稟は、自分の結構な速さに驚き、神はまったくなんでもありだなぁと笑う。
稟は防御した反動を使い、回転しながら飛び、左へと回り込みさらに撃つ。
「結構いい戦いになりそうですねぇ?私が剣をふらなければ。」
・・・その言葉に、稟は驚き。
そして向かってきた剣に気づく。
即時対応にして、避ける方法を考えればひざを曲げればギリギリでは避けられたであろう。
その技法は少なくとも理解はすればである。
だが、稟にその時間はなく、理解する前に吹き飛ばされる。
なんていうバカ力だと稟は思いながらも、何メートルも飛ばされ、地面へと叩きつけられる。
そして即座に意識を飛ばし、稟はそこから全く動かなくなる。
「反射的速攻の対応。なにかがきたとき、どうよけるかという対応を反射的に最善をとるほどの経験をつまなければ神は最強になりえませんよ。反射的速攻対応、それは攻撃にも防御にも必要不可欠です。」
エリザは言う。神の力は万能にあらず、経験という要がなければ、能力は生まれない。
理解し、どう扱い、どう操作するか、魔法でいうなれば、理解すれば大体はできる。
だが、それは戦闘のとき以外。
戦闘時にどんなに魔法がつかえようとも、近づかれ、そしてそれに反応しても、その攻撃の理解をして、避ける方法を理解しなければ避けられない。神だろうとなんだろうと死ぬ。
「終わったのか?なんだ、あっけないねぇ。」
物陰から戦女神、ルベリアが出てきた、ふぅとため息をつき言う。
「まぁ、喧嘩はあるでしょうが、このレベルはやれるかはわかりませんからねぇ・・・・。経験により神は強くなりますから。」
はっきりいってしまえば、ドラゴンボールのサイヤ人と考えればいい。修行すればするほど強くなる。
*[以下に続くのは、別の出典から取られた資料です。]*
`src/rtl/rng_pkg.sv`:
```
// Shared types and constants for the rng_roll generator: FSM states,
// maximal-length Galois tap masks and the hex seven-segment glyph table.
package rng_pkg;

  typedef enum logic [1:0] {
    IDLE,
    ROLL,
    SEARCH
  } state_t;

  // Active-low glyphs, bit order {g,f,e,d,c,b,a}, indexed by hex digit.
  localparam logic [6:0] SEG_HEX [16] = '{
    7'h40, 7'h79, 7'h24, 7'h30, 7'h19, 7'h12, 7'h02, 7'h78,
    7'h00, 7'h10, 7'h08, 7'h03, 7'h46, 7'h21, 7'h06, 7'h0E
  };

  // Right-shift Galois tap masks giving a period of 2^width-1.
  function automatic logic [15:0] lfsr_taps(input int unsigned width);
    case (width)
      4:       return 16'h000C;
      5:       return 16'h0014;
      6:       return 16'h0030;
      7:       return 16'h0060;
      8:       return 16'h00B8;
      9:       return 16'h0110;
      10:      return 16'h0240;
      11:      return 16'h0500;
      12:      return 16'h0829;
      13:      return 16'h100D;
      14:      return 16'h2015;
      15:      return 16'h6000;
      16:      return 16'hD008;
      default: return 16'h0000;
    endcase
  endfunction

endpackage

```
`src/rtl/rng_lfsr.sv`:
```
// Free-running maximal-length Galois LFSR. Never reaches zero, so the
// candidate output (state - 1) spans 0..2^WIDTH-2.
module rng_lfsr
  import rng_pkg::*;
#(
  parameter int unsigned WIDTH = 10,
  parameter int unsigned SEED  = 1
) (
  input  logic             clk_i,
  input  logic             rst_ni,
  output logic [WIDTH-1:0] lfsr_o,
  output logic [WIDTH-1:0] cand_o
);

  localparam logic [15:0]      TAPS16  = lfsr_taps(WIDTH);
  localparam logic [WIDTH-1:0] TAPS    = TAPS16[WIDTH-1:0];
  localparam logic [WIDTH-1:0] SEED_W  = WIDTH'(SEED);
  // An all-zero seed would lock the register, so it is replaced by 1.
  localparam logic [WIDTH-1:0] RST_VAL = (SEED_W == '0) ? WIDTH'(1) : SEED_W;

  logic [WIDTH-1:0] lfsr_q, lfsr_d;

  // Next state: shift right, fold taps back in when a one drops out.
  always_comb begin
    lfsr_d = lfsr_q >> 1;
    if (lfsr_q[0]) lfsr_d = lfsr_d ^ TAPS;
  end

  // State register, advances every clock.
  always_ff @(posedge clk_i or negedge rst_ni) begin
    if (!rst_ni) lfsr_q <= RST_VAL;
    else         lfsr_q <= lfsr_d;
  end

  assign lfsr_o = lfsr_q;
  assign cand_o = lfsr_q - WIDTH'(1);

endmodule

```
`src/rtl/rng_roll.sv`:
```
// Button-driven random number roller. Synchronises the roll button, waits
// for its release, then searches the LFSR stream for a value in
// [0, MAX_VAL] (no modulo bias) and shows it on active-low hex digits.
// Optional debounce filter compiled in with `define RNG_DEBOUNCE_EN.
module rng_roll
  import rng_pkg::*;
#(
  parameter int unsigned WIDTH     = 10,
  parameter int unsigned MAX_VAL   = 999,
  parameter int unsigned SEED      = 1,
  parameter int unsigned DIGITS    = 3,
  parameter int unsigned DB_CYCLES = 50000
) (
  input  logic                  clk,
  input  logic                  rst,
  input  logic                  x,
  output logic [WIDTH-1:0]      random_num,
  output logic                  valid,
  output logic                  busy,
  output logic [7*DIGITS-1:0]   disp
);

  localparam logic [WIDTH-1:0] MAX_W = WIDTH'(MAX_VAL);
  localparam int unsigned      PW    = 4 * DIGITS;

  logic [WIDTH-1:0] lfsr_state, cand;
  logic [1:0]       sync_q;
  logic             xs, xf, xf_dly_q, rise, fall, cand_ok, accept;
  state_t           state_q, state_d;
  logic [WIDTH-1:0] random_num_q, random_num_d;
  logic             valid_q, valid_d;
  logic [PW-1:0]    num_ext;

  rng_lfsr #(
    .WIDTH (WIDTH),
    .SEED  (SEED)
  ) u_lfsr (
    .clk_i  (clk),
    .rst_ni (rst),
    .lfsr_o (lfsr_state),
    .cand_o (cand)
  );

  // Two-flop synchroniser for the asynchronous button.
  always_ff @(posedge clk or negedge rst) begin
    if (!rst) sync_q <= '0;
    else      sync_q <= {sync_q[0], x};
  end

  assign xs = sync_q[1];

`ifdef RNG_DEBOUNCE_EN
  localparam int unsigned   CW      = $clog2(DB_CYCLES + 1);
  localparam logic [CW-1:0] DB_LAST = CW'(DB_CYCLES - 1);

  logic [CW-1:0] db_cnt_q, db_cnt_d;
  logic          xf_q, xf_d;

  // Filtered level follows xs only after DB_CYCLES consecutive mismatches.
  always_comb begin
    xf_d     = xf_q;
    db_cnt_d = '0;
    if (xs != xf_q) begin
      if (db_cnt_q == DB_LAST) xf_d = xs;
      else                     db_cnt_d = db_cnt_q + 1'b1;
    end
  end

  // Debounce state registers.
  always_ff @(posedge clk or negedge rst) begin
    if (!rst) begin
      xf_q     <= 1'b0;
      db_cnt_q <= '0;
    end else begin
      xf_q     <= xf_d;
      db_cnt_q <= db_cnt_d;
    end
  end

  assign xf = xf_q;
`else
  assign xf = xs;
`endif

  // Delayed copy of the filtered button for edge detection.
  always_ff @(posedge clk or negedge rst) begin
    if (!rst) xf_dly_q <= 1'b0;
    else      xf_dly_q <= xf;
  end

  assign rise = xf & ~xf_dly_q;
  assign fall = ~xf & xf_dly_q;

  // State 0 is unreachable; the guard keeps a wrapped cand from ever being taken.
  assign cand_ok = (lfsr_state != '0) && (cand <= MAX_W);

  // Next state and result capture.
  always_comb begin
    state_d      = state_q;
    accept       = 1'b0;
    unique case (state_q)
      IDLE:   if (rise) state_d = ROLL;
      ROLL:   if (fall) state_d = SEARCH;
      SEARCH: if (cand_ok) begin
        accept  = 1'b1;
        state_d = IDLE;
      end
      default: state_d = IDLE;
    endcase
    random_num_d = accept ? cand : random_num_q;
    valid_d      = accept;
  end

  // FSM and output registers.
  always_ff @(posedge clk or negedge rst) begin
    if (!rst) begin
      state_q      <= IDLE;
      random_num_q <= '0;
      valid_q      <= 1'b0;
    end else begin
      state_q      <= state_d;
      random_num_q <= random_num_d;
      valid_q      <= valid_d;
    end
  end

  assign random_num = random_num_q;
  assign valid      = valid_q;
  assign busy       = (state_q != IDLE);

  assign num_ext = PW'(random_num_q);

  for (genvar i = 0; i < DIGITS; i++) begin : g_digit
    assign disp[7*i +: 7] = SEG_HEX[num_ext[4*i +: 4]];
  end

endmodule

```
それに全能の能力を付与したものが神・・・なんというチート。
「さっさと強くなってもらいましょうか。」
「そうだね。」
エリザとルベリアは互いに笑いあう。
その笑いは他人から見てゾッとするものであったという。
・・・ふぅ。
戦闘が少ない。
まぁ力の差をみればこの程度で十分ですが。
遊ぶわけにもいかないし、正直遊んでいるとどんどん行をつかうので。